Public - Try IP filtering

  1. Retrieve the Collector’s public IP address. Details here.
  2. Whitelist the IP address in the relevant firewall, security group, network policy etc. Details here.

Private - Try peering

  1. Check for any CIDR block overlaps between the Data Collector and your resource. VPC peering is not possible when the peered VPCs use overlapping CIDR blocks. If this is the case, you may choose to use a custom CIDR block for the collector. Details here. A visual subnet calculator might be helpful here.
  2. Setup peering between the collector and resource using CloudFormation. Details here.

If curious, the following steps walk through an example of deploying a collector and setting up peering manually. This is mostly for information purposes, and we highly recommend using CloudFormation templates for VPC peering instead.

  1. Identify the following data source information:
    1. AWS account ID
    2. AWS account region
    3. VPC ID
    4. CIDR range of the VPC (and if there are any other existing peering connections)
  2. If the CIDR ranges overlap with the Monte Carlo default (, the following parameters should be updated to a custom range:
    1. CIDR for VPC created by the Data Collector stack
    2. CIDR for Subnets created by the Data Collector stack
  3. Deploy the collector and wait for completion.
  4. Retrieve the following Data Collector stack outputs:
    1. PrivateRouteTable
    2. VpcId
    3. SecurityGroup
  5. Create a peering connection by following the steps outlined here using the values from step 1 and 4. Specifically, the VPC from Step 4b is the requester.
  6. Update the route table from step 4a with the destination as the CIDR range given in 1d and target as the peering connection created in step 5.
  7. Accept the peering connection created in step 5 from the data source AWS account.
  8. Update any private route table(s) associated with the VPC of your data source with the destination as the VPC CIDR range specified in step 2a, and target as the accepted connection from step 7.
  9. Update the security group associated with the data source to accept inbound from the Data Collector's security group. If the your data source VPC is in a different region as the Data Collector, you will not be able to reference the security group by ID, and have to use the CIDR block of the peer VPC (i.e. the CIDR range from 2a).
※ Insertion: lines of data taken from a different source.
### src/rtl/input_conditioner.sv
`timescale 1ns/1ps
`default_nettype none
// ============================================================================
//  Module   : input_conditioner
//  Purpose  : Front-end conditioning for the control FSM's two user inputs
//             (I and S). Each raw asynchronous line is brought into the clock
//             domain through a two-flop synchronizer. A stability counter then
//             debounces it. Each channel drives a clean level and a
//             single-cycle pulse on every accepted 0->1 transition.
//  Ports    : inputClk      - system clock, rising edge
//             inputReset    - asynchronous, active-high reset
//             inputRawI/S   - raw lines, asynchronous to inputClk
//             outputI/S     - debounced levels (feed the FSM's inputI/inputS)
//             outputIPulse  - one-cycle pulse on each accepted 0->1 of I
//             outputSPulse  - one-cycle pulse on each accepted 0->1 of S
//  Params   : DEBOUNCE_CYCLES - consecutive synchronized cycles a new level
//                               must persist before it is accepted (>= 1)
//             CNT_W           - counter width, derived; do not override
//  Revision : 1.0 - initial release
// ============================================================================
module input_conditioner #(
    parameter int DEBOUNCE_CYCLES = 16,
    parameter int CNT_W           = $clog2(DEBOUNCE_CYCLES + 1)
) (
    input  logic inputClk,
    input  logic inputReset,
    input  logic inputRawI,
    input  logic inputRawS,
    output logic outputI,
    output logic outputS,
    output logic outputIPulse,
    output logic outputSPulse
);

    // Terminal count: a mismatch seen while the counter already holds this
    // value is the DEBOUNCE_CYCLES-th consecutive one, so it is accepted.
    localparam logic [CNT_W-1:0] c_CNT_LAST = CNT_W'(DEBOUNCE_CYCLES - 1);
    localparam int               c_NCH      = 2;

    // Channel 0 is I, channel 1 is S.
    logic [c_NCH-1:0] w_raw;
    logic [c_NCH-1:0] w_deb;
    logic [c_NCH-1:0] w_pulse;

    assign w_raw = {inputRawS, inputRawI};

    genvar gi;
    generate
        for (gi = 0; gi < c_NCH; gi++) begin : g_ch
            logic             r_sync1;
            logic             r_sync2;
            logic             r_deb;
            logic             r_pulse;
            logic [CNT_W-1:0] r_cnt;

            always_ff @(posedge inputClk or posedge inputReset) begin
                if (inputReset) begin
                    r_sync1 <= 1'b0;
                    r_sync2 <= 1'b0;
                    r_deb   <= 1'b0;
                    r_pulse <= 1'b0;
                    r_cnt   <= '0;
                end else begin
                    r_sync1 <= w_raw[gi];
                    r_sync2 <= r_sync1;
                    r_pulse <= 1'b0;
                    if (r_sync2 == r_deb) begin
                        // Any agreement discards partial progress, so a
                        // bounce restarts qualification from zero.
                        r_cnt <= '0;
                    end else if (r_cnt == c_CNT_LAST) begin
                        r_deb   <= r_sync2;
                        r_cnt   <= '0;
                        // Only a rising acceptance produces a pulse.
                        r_pulse <= r_sync2;
                    end else begin
                        r_cnt <= r_cnt + 1'b1;
                    end
                end
            end

            assign w_deb[gi]   = r_deb;
            assign w_pulse[gi] = r_pulse;
        end
    endgenerate

    // Outputs come straight from flops; no combinational input-to-output path.
    assign outputI      = w_deb[0];
    assign outputS      = w_deb[1];
    assign outputIPulse = w_pulse[0];
    assign outputSPulse = w_pulse[1];

endmodule
`default_nettype wire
What if we want to use a transit gateway instead of peering?
There shouldn't be any issues.

What if we want to deploy in an existing VPC?
That option is supported. See here.

How can I debug network issues?
Though each network configuration is unique, you can try the following to get started:

  1. Double check host, port, database, user for typos/omissions.
  2. Confirm that the service user you created works (e.g. you are able to log in as the service user).
  3. If using peering, confirm the request was accepted and the correct ranges are added to the route tables for the data source and Data Collector.
  4. Check security group rules attached to the data source allow inbound traffic from the correct range/security group on the proper port.
  5. Check the route table for the subnets associated with the data source to allow traffic.
  6. Confirm that the network access control list for subnet allows inbound and outbound traffic from the correct IP and proper port.
  7. Check to see where there is a firewall rule blocking access.
  8. Check the CPU load in the warehouse to ensure it is not overloaded and is still running.

The CLI commands test-telnet and test-tcp-open can be helpful here.